VAL_DIR = os.path.join(HERE, "images_val")
def main():
imgs = sorted(glob.glob(os.path.join(VAL_DIR, "*")))
if not imgs:
print("No images in ./images_val — run fetch_openverse.py --set val")
return
print(f"Validation: {MODEL} @768px on {len(imgs)} held-out images\n")
unload_all()
out = {}
for p in imgs:
name = os.path.basename(p)
raw, dt, usage = ask_full(MODEL, PROMPT, p, timeout=300, max_tokens=300)
alt = clean_alt(raw)
tries = 0
while len(alt) > LIMIT and not alt.startswith("ERROR:") and tries < 2:
alt = shrink(alt, 300, model=MODEL)
tries += 1
out[name] = {"alt": alt, "chars": len(alt), "seconds": round(dt, 1),
"ptok": usage.get("prompt"), "ctok": usage.get("completion")}
flag = ""
if alt.startswith("ERROR:"):
flag = " <<ERROR"
elif len(alt) > LIMIT:
flag = " <<OVER"
print(f" {name[:30]:30s} {len(alt):3d}c {dt:4.1f}s {usage.get('prompt')}tok {alt[:46]}{flag}")

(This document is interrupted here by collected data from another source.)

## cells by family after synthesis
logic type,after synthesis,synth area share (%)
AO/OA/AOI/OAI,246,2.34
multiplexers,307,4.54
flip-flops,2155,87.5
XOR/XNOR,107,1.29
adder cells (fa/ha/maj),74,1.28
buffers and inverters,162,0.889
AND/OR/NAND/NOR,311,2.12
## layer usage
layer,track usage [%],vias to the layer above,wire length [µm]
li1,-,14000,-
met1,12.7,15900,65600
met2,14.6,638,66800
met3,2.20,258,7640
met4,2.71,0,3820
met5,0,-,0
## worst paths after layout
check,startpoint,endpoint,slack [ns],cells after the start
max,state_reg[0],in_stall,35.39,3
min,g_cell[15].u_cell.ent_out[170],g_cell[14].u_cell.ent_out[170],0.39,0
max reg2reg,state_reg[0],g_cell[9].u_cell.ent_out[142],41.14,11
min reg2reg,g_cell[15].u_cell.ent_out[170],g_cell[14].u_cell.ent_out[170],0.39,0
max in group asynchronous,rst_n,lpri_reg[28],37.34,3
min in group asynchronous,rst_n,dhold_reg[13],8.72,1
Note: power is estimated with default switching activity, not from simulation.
`src/hw/rtl/ttt_pkg.sv`:
```
`default_nettype none

package ttt_pkg;

    // field widths
    localparam int KIND_W   = 2;
    localparam int TAG_W    = 16;
    localparam int DELAY_W  = 32;
    localparam int PER_W    = 32;
    localparam int TIME_W   = 48;
    localparam int STATUS_W = 2;
    localparam int OP_W     = 3;

    localparam int SLOTS_DEFAULT = 16;

    // command kinds
    localparam logic [KIND_W-1:0] KIND_START  = 2'd0;
    localparam logic [KIND_W-1:0] KIND_CANCEL = 2'd1;
    localparam logic [KIND_W-1:0] KIND_TICK   = 2'd2;
    localparam logic [KIND_W-1:0] KIND_POLL   = 2'd3;

    // result status codes
    localparam logic [STATUS_W-1:0] ST_OK        = 2'd0;
    localparam logic [STATUS_W-1:0] ST_NOT_FOUND = 2'd1;
    localparam logic [STATUS_W-1:0] ST_FULL      = 2'd2;
    localparam logic [STATUS_W-1:0] ST_NONE_DUE  = 2'd3;

    // operations carried by the action wave
    localparam logic [OP_W-1:0] OP_NOP    = 3'd0;
    localparam logic [OP_W-1:0] OP_START  = 3'd1;
    localparam logic [OP_W-1:0] OP_CANCEL = 3'd2;
    localparam logic [OP_W-1:0] OP_SELECT = 3'd3;
    localparam logic [OP_W-1:0] OP_FIRE   = 3'd4;

    localparam logic [TIME_W-1:0] ONE_TICK  = 48'd1;
    localparam logic [TIME_W-1:0] TIME_MAX  = {TIME_W{1'b1}};
    localparam logic [TIME_W-1:0] TIME_ZERO = '0;

    // action wave: rippled through the cell row, one cell a cycle
    typedef struct packed {
        logic              valid;
        logic [OP_W-1:0]   op;
        logic              found;
        logic              best_ok;
        logic [TIME_W-1:0] best_dl;
        logic [TAG_W-1:0]  fired_tag;
    } act_t;

    // summary wave: launched the cycle after the last action wave and follows it down the row
    typedef struct packed {
        logic              valid;
        logic              pending;
        logic              due;
        logic [TIME_W-1:0] best;
    } sum_t;

    // values broadcast to every cell while an item is in work
    typedef struct packed {
        logic [TIME_W-1:0]  now;
        logic [TAG_W-1:0]   tag;
        logic [DELAY_W-1:0] delay;
        logic [PER_W-1:0]   period;
    } bcast_t;

endpackage

`default_nettype wire

```
`src/hw/rtl/ttt_ctrl.sv`:
```
`default_nettype none

// sequencer: takes a command, launches the waves, builds the response
module ttt_ctrl (
    input  wire logic                              clk,
    input  wire logic                              rst_n,
    input  wire logic                              cmd_valid,
    output logic                                   cmd_ready,
    input  wire logic [ttt_pkg::KIND_W-1:0]        kind,
    input  wire logic [ttt_pkg::TAG_W-1:0]         tag,
    input  wire logic [ttt_pkg::DELAY_W-1:0]       delay,
    input  wire logic [ttt_pkg::PER_W-1:0]         period,
    output logic                                   rsp_valid,
    input  wire logic                              rsp_ready,
    output logic [ttt_pkg::STATUS_W-1:0]           status,
    output logic [ttt_pkg::TAG_W-1:0]              fired_tag,
    output logic                                   has_pending,
    output logic [ttt_pkg::TIME_W-1:0]             wait_ticks,
    output ttt_pkg::bcast_t                        bc,
    output ttt_pkg::act_t                          act_launch,
    output ttt_pkg::sum_t                          sum_launch,
    input  wire ttt_pkg::act_t                     act_end,
    input  wire ttt_pkg::sum_t                     sum_end
);

    localparam logic [2:0] S_IDLE   = 3'd0;
    localparam logic [2:0] S_LAUNCH = 3'd1;
    localparam logic [2:0] S_SELECT = 3'd2;
    localparam logic [2:0] S_SUMGO  = 3'd3;
    localparam logic [2:0] S_WAIT   = 3'd4;
    localparam logic [2:0] S_DONE   = 3'd5;

    logic [2:0]                      state_reg, state_next;
    logic [ttt_pkg::TIME_W-1:0]      time_reg, time_next;
    logic [ttt_pkg::KIND_W-1:0]      kind_reg, kind_next;
    logic [ttt_pkg::TAG_W-1:0]       tag_reg, tag_next;
    logic [ttt_pkg::DELAY_W-1:0]     delay_reg, delay_next;
    logic [ttt_pkg::PER_W-1:0]       period_reg, period_next;
    logic                            found_reg, found_next;
    logic [ttt_pkg::TAG_W-1:0]       fired_reg, fired_next;
    logic                            pend_reg, pend_next;
    logic                            due_reg, due_next;
    logic [ttt_pkg::TIME_W-1:0]      best_reg, best_next;
    logic                            rsp_valid_reg, rsp_valid_next;
    logic [ttt_pkg::STATUS_W-1:0]    status_reg, status_next;
    logic [ttt_pkg::TAG_W-1:0]       rsp_tag_reg, rsp_tag_next;
    logic                            rsp_pend_reg, rsp_pend_next;
    logic [ttt_pkg::TIME_W-1:0]      rsp_wait_reg, rsp_wait_next;

    logic                            cmd_xfer;
    logic                            out_free;
    logic [ttt_pkg::STATUS_W-1:0]    done_status;

    assign cmd_ready = (state_reg == S_IDLE);
    assign cmd_xfer  = cmd_valid && cmd_ready;
    assign out_free  = !rsp_valid_reg || rsp_ready;

    assign bc.now    = time_reg;
    assign bc.tag    = tag_reg;
    assign bc.delay  = delay_reg;
    assign bc.period = period_reg;

    always_comb
    begin
        case (kind_reg)
            ttt_pkg::KIND_START:  done_status = found_reg ? ttt_pkg::ST_OK : ttt_pkg::ST_FULL;
            ttt_pkg::KIND_CANCEL: done_status = found_reg ? ttt_pkg::ST_OK
                                                          : ttt_pkg::ST_NOT_FOUND;
            ttt_pkg::KIND_POLL:   done_status = found_reg ? ttt_pkg::ST_OK
                                                          : ttt_pkg::ST_NONE_DUE;
            default:              done_status = ttt_pkg::ST_OK;
        endcase
    end

    always_comb
    begin
        state_next     = state_reg;
        time_next      = time_reg;
        kind_next      = kind_reg;
        tag_next       = tag_reg;
        delay_next     = delay_reg;
        period_next    = period_reg;
        found_next     = found_reg;
        fired_next     = fired_reg;
        pend_next      = pend_reg;
        due_next       = due_reg;
        best_next      = best_reg;
        rsp_valid_next = rsp_valid_reg;
        status_next    = status_reg;
        rsp_tag_next   = rsp_tag_reg;
        rsp_pend_next  = rsp_pend_reg;
        rsp_wait_next  = rsp_wait_reg;

        act_launch = '0;
        sum_launch = '0;
        sum_launch.best = ttt_pkg::TIME_MAX;

        if (rsp_valid_reg && rsp_ready)
        begin
            rsp_valid_next = 1'b0;
        end

        // last action result seen at the end of the row
        if (act_end.valid)
        begin
            found_next = act_end.found;
            fired_next = act_end.fired_tag;
        end

        case (state_reg)
            S_IDLE:
            begin
                if (cmd_xfer)
                begin
                    kind_next   = kind;
                    tag_next    = tag;
                    delay_next  = delay;
                    period_next = period;
                    if (kind == ttt_pkg::KIND_TICK)
                    begin
                        time_next = time_reg + ttt_pkg::ONE_TICK;
                    end
                    state_next = S_LAUNCH;
                end
            end
            S_LAUNCH:
            begin
                act_launch.valid = 1'b1;
                case (kind_reg)
                    ttt_pkg::KIND_START:  act_launch.op = ttt_pkg::OP_START;
                    ttt_pkg::KIND_CANCEL: act_launch.op = ttt_pkg::OP_CANCEL;
                    ttt_pkg::KIND_POLL:   act_launch.op = ttt_pkg::OP_SELECT;
                    default:              act_launch.op = ttt_pkg::OP_NOP;
                endcase
                state_next = (kind_reg == ttt_pkg::KIND_POLL) ? S_SELECT : S_SUMGO;
            end
            S_SELECT:
            begin
                if (act_end.valid)
                begin
                    act_launch.valid   = 1'b1;
                    act_launch.op      = ttt_pkg::OP_FIRE;
                    act_launch.best_ok = act_end.best_ok;
                    act_launch.best_dl = act_end.best_dl;
                    state_next         = S_SUMGO;
                end
            end
            S_SUMGO:
            begin
                sum_launch.valid = 1'b1;
                state_next       = S_WAIT;
            end
            S_WAIT:
            begin
                if (sum_end.valid)
                begin
                    pend_next  = sum_end.pending;
                    due_next   = sum_end.due;
                    best_next  = sum_end.best;
                    state_next = S_DONE;
                end
            end
            S_DONE:
            begin
                if (out_free)
                begin
                    rsp_valid_next = 1'b1;
                    status_next    = done_status;
                    rsp_tag_next   = fired_reg;
                    rsp_pend_next  = pend_reg;
                    rsp_wait_next  = (pend_reg && !due_reg) ? best_reg : ttt_pkg::TIME_ZERO;
                    state_next     = S_IDLE;
                end
            end
            default:
            begin
                state_next = S_IDLE;
            end
        endcase
    end

    always_ff @(posedge clk or negedge rst_n)
    begin
        if (!rst_n)
        begin
            state_reg     <= S_IDLE;
            time_reg      <= '0;
            rsp_valid_reg <= 1'b0;
        end
        else
        begin
            state_reg     <= state_next;
            time_reg      <= time_next;
            rsp_valid_reg <= rsp_valid_next;
        end
    end

    always_ff @(posedge clk)
    begin
        kind_reg     <= kind_next;
        tag_reg      <= tag_next;
        delay_reg    <= delay_next;
        period_reg   <= period_next;
        found_reg    <= found_next;
        fired_reg    <= fired_next;
        pend_reg     <= pend_next;
        due_reg      <= due_next;
        best_reg     <= best_next;
        status_reg   <= status_next;
        rsp_tag_reg  <= rsp_tag_next;
        rsp_pend_reg <= rsp_pend_next;
        rsp_wait_reg <= rsp_wait_next;
    end

    assign rsp_valid   = rsp_valid_reg;
    assign status      = status_reg;
    assign fired_tag   = rsp_tag_reg;
    assign has_pending = rsp_pend_reg;
    assign wait_ticks  = rsp_wait_reg;

endmodule

`default_nettype wire

```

with open(os.path.join(HERE, "results_validation.json"), "w") as f:
json.dump({"model": MODEL, "prompt": PROMPT, "max_side": gen_alt_text.MAX_SIDE,
"results": out}, f, indent=2)
errs = [n for n, r in out.items() if r["alt"].startswith("ERROR:")]
over = [n for n, r in out.items() if not r["alt"].startswith("ERROR:") and r["chars"] > LIMIT]
print(f"\n{len(out)} images | errors: {len(errs)} | over {LIMIT}c: {len(over)}")
if errs:
print(" errors:", errs)
if over:
print(" over-limit:", over)
print("Wrote results_validation.json")
if __name__ == "__main__":
main()
All inference for this report ran on-device through LM Studio. No image or prompt left the machine, and no cloud API was called. Our product images are © whalesync.com, used here for evaluation.